Ok, let's look at this from a practical standpoint. First, the good news is that you've been dating for six months -- I think it's a good thing to know your first well enough to know that he will listen to your needs and be understanding at such an important time. The fact that he is the one saying that you aren't ready tells me that there is a good chance he'll treat you well.
Realize that there are risks. Pregnancy and diseases are the obvious ones. If he is also a virgin, the disease risk is pretty low -- if not, maybe he should get tested to give you some peace of mind (HIV at a minimum -- Planned Parenthood provides pretty cheap tests if a doctor isn't an option). As for pregnancy, while I believe that you could very will be ready for sex, I doubt you are ready for that, so you need to take significant precautions if you go through with it. Use a condom, at a minimum. If you can go on the pill, even better (though I'd still use the condom at your age -- keeps the risk very low).

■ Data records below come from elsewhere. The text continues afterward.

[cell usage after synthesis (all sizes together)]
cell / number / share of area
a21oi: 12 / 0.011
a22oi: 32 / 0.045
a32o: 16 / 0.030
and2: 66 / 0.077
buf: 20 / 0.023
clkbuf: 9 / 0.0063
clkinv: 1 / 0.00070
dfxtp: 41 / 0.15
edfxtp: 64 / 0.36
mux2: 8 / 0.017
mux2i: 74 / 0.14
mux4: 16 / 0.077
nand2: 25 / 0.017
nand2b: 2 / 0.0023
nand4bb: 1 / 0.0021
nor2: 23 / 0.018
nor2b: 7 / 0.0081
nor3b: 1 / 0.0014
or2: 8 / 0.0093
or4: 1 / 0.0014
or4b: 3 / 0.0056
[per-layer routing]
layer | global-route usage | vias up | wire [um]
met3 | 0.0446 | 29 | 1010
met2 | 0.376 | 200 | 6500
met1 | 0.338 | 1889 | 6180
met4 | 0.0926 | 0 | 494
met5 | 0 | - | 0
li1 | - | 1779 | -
### config.mk
export PLATFORM = sky130hd
export DESIGN_NAME = seg7_rx_decoder
export DESIGN_NICKNAME = d
export VERILOG_FILES = /design/src/rtl/seg7_rx_decoder.sv
export SDC_FILE = /design/constraint.sdc
export NUM_CORES = 1
export LEC_CHECK = 0
export ABC_CLOCK_PERIOD_IN_PS = 6100
export CELL_PAD_IN_SITES_DETAIL_PLACEMENT = 0
export CELL_PAD_IN_SITES_GLOBAL_PLACEMENT = 2
export CORE_ASPECT_RATIO = 0.8
export CORE_MARGIN = 2
export CORE_UTILIZATION = 35
export DETAILED_ROUTE_END_ITERATION = 8
export MAX_ROUTING_LAYER = met4
export PLACE_DENSITY_LB_ADDON = 0.1
export SYNTH_ARGS = -nofsm -noshare
export SYNTH_HDL_FRONTEND = slang
export SYNTH_SLANG_ARGS = --single-unit
export TNS_END_PERCENT = 20
### constraint.sdc
create_clock -name clk_50 -period 6.1 [get_ports clk_50]
set_input_delay 1.22 -clock clk_50 [delete_from_list [all_inputs] [get_ports clk_50]]
set_output_delay 1.22 -clock clk_50 [all_outputs]
set_load 0.01 [all_outputs]
<file path="src/rtl/alu_pkg.sv">
// Shared opcode encodings and flag bundle for the pipelined ALU.
// Imported by alu_core and alu_pipe.
package alu_pkg;

    localparam int unsigned OP_BITS = 6;

    typedef enum logic [OP_BITS-1:0] {
        OP_SRL = 6'b000010,
        OP_SRA = 6'b000011,
        OP_ADD = 6'b100000,
        OP_SUB = 6'b100010,
        OP_AND = 6'b100100,
        OP_OR  = 6'b100101,
        OP_XOR = 6'b100110,
        OP_NOR = 6'b100111
    } alu_op_e;

    typedef struct packed {
        logic zero;
        logic carry;
        logic ovf;
        logic illegal;
    } alu_flags_t;

    function automatic logic op_is_legal(input logic [OP_BITS-1:0] op);
        logic legal;
        legal = 1'b0;
        case (op)
            OP_SRL, OP_SRA, OP_ADD, OP_SUB,
            OP_AND, OP_OR, OP_XOR, OP_NOR: legal = 1'b1;
            default:                       legal = 1'b0;
        endcase
        return legal;
    endfunction

endpackage

</file>
<file path="src/rtl/alu_core.sv">
// Combinational ALU datapath: decodes the opcode, computes the result and status flags.
// Unknown opcodes yield a zero result with only the illegal and zero flags set.
module alu_core
    import alu_pkg::*;
#(
    parameter int unsigned N_BITS  = 8,
    parameter int unsigned SH_BITS = $clog2(N_BITS)
) (
    input  logic [N_BITS-1:0]  i_d0,
    input  logic [N_BITS-1:0]  i_d1,
    input  logic [OP_BITS-1:0] i_opcode,
    output logic [N_BITS-1:0]  o_result,
    output alu_flags_t         o_flags
);

    logic [N_BITS:0]    w_wide;
    logic [SH_BITS-1:0] w_sh;
    logic               w_sign_a;
    logic               w_sign_b;

    // Upper operand-B bits are ignored for shifts.
    assign w_sh     = i_d1[SH_BITS-1:0];
    assign w_sign_a = i_d0[N_BITS-1];
    assign w_sign_b = i_d1[N_BITS-1];

    always_comb begin
        w_wide   = '0;
        o_result = '0;
        o_flags  = '0;
        case (i_opcode)
            OP_ADD: begin
                w_wide        = {1'b0, i_d0} + {1'b0, i_d1};
                o_result      = w_wide[N_BITS-1:0];
                o_flags.carry = w_wide[N_BITS];
                o_flags.ovf   = (w_sign_a == w_sign_b) && (o_result[N_BITS-1] != w_sign_a);
            end
            OP_SUB: begin
                // Bit N of the widened difference is the borrow (d0 < d1 unsigned).
                w_wide        = {1'b0, i_d0} - {1'b0, i_d1};
                o_result      = w_wide[N_BITS-1:0];
                o_flags.carry = w_wide[N_BITS];
                o_flags.ovf   = (w_sign_a != w_sign_b) && (o_result[N_BITS-1] != w_sign_a);
            end
            OP_AND: o_result = i_d0 & i_d1;
            OP_OR:  o_result = i_d0 | i_d1;
            OP_XOR: o_result = i_d0 ^ i_d1;
            OP_NOR: o_result = ~(i_d0 | i_d1);
            OP_SRL: o_result = i_d0 >> w_sh;
            OP_SRA: o_result = N_BITS'($signed(i_d0) >>> w_sh);
            default: begin
                o_result        = '0;
                o_flags.illegal = 1'b1;
            end
        endcase
        o_flags.zero = (o_result == '0);
    end

endmodule

</file>
<file path="src/rtl/alu_pipe.sv">
// Two-stage ALU pipeline with valid/ready handshakes; S1 holds operands, S2 holds result/flags.
// in_ready depends combinationally on out_ready (no skid buffer).
module alu_pipe
    import alu_pkg::*;
#(
    parameter int unsigned N_BITS  = 8,
    parameter int unsigned SH_BITS = $clog2(N_BITS)
) (
    input  logic               clk,
    input  logic               rst_n,
    input  logic               in_valid,
    output logic               in_ready,
    input  logic [N_BITS-1:0]  d0,
    input  logic [N_BITS-1:0]  d1,
    input  logic [OP_BITS-1:0] opcode,
    output logic               out_valid,
    input  logic               out_ready,
    output logic [N_BITS-1:0]  out,
    output logic               zero,
    output logic               carry,
    output logic               ovf,
    output logic               illegal
);

    logic               r_s1_valid;
    logic [N_BITS-1:0]  r_d0;
    logic [N_BITS-1:0]  r_d1;
    logic [OP_BITS-1:0] r_op;

    logic               r_out_valid;
    logic [N_BITS-1:0]  r_out;
    alu_flags_t         r_flags;

    logic [N_BITS-1:0]  w_result;
    alu_flags_t         w_flags;
    logic               w_adv1;
    logic               w_adv2;

    assign w_adv2   = r_s1_valid && (!r_out_valid || out_ready);
    assign w_adv1   = !r_s1_valid || w_adv2;
    assign in_ready = w_adv1;

    alu_core #(
        .N_BITS  (N_BITS),
        .SH_BITS (SH_BITS)
    ) u_core (
        .i_d0     (r_d0),
        .i_d1     (r_d1),
        .i_opcode (r_op),
        .o_result (w_result),
        .o_flags  (w_flags)
    );

    always_ff @(posedge clk) begin
        if (!rst_n) begin
            r_s1_valid  <= 1'b0;
            r_d0        <= '0;
            r_d1        <= '0;
            r_op        <= '0;
            r_out_valid <= 1'b0;
            r_out       <= '0;
            r_flags     <= '0;
        end else begin
            if (w_adv1) begin
                r_s1_valid <= in_valid;
            end
            if (w_adv1 && in_valid) begin
                r_d0 <= d0;
                r_d1 <= d1;
                r_op <= opcode;
            end
            // A take with a waiting S1 op refills S2 in the same cycle, so no bubble.
            if (w_adv2) begin
                r_out_valid <= 1'b1;
                r_out       <= w_result;
                r_flags     <= w_flags;
            end else if (out_ready) begin
                r_out_valid <= 1'b0;
            end
        end
    end

    assign out_valid = r_out_valid;
    assign out       = r_out;
    assign zero      = r_flags.zero;
    assign carry     = r_flags.carry;
    assign ovf       = r_flags.ovf;
    assign illegal   = r_flags.illegal;

endmodule

</file>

So now that I've said my peace on how, let's talk about if you should. I believe that you are probably in a good situation for it to happen. I was the same age, as was the girl I experienced it with. In our case it was fine. In college, I ended up turning down sex from a girlfriend who was a virgin because I didn't think she was ready. She told me later that we should've done it because her first time ended up being far from special. It can be nice to get it "out of the way" so you don't have to worry about who your first time will be with. But I wouldn't have sex for no reason. If you really feel comfortable with him and that he will be understanding (remember, the first time can be painful, so you want someone who will listen to you if you need him to do something different), and you use proper precautions, and you really want to do it, I'd say go ahead. He probably won't be the guy you marry, but if it can be a mutually enjoyable experience and you do it safely, I don't think there's a reason to avoid it.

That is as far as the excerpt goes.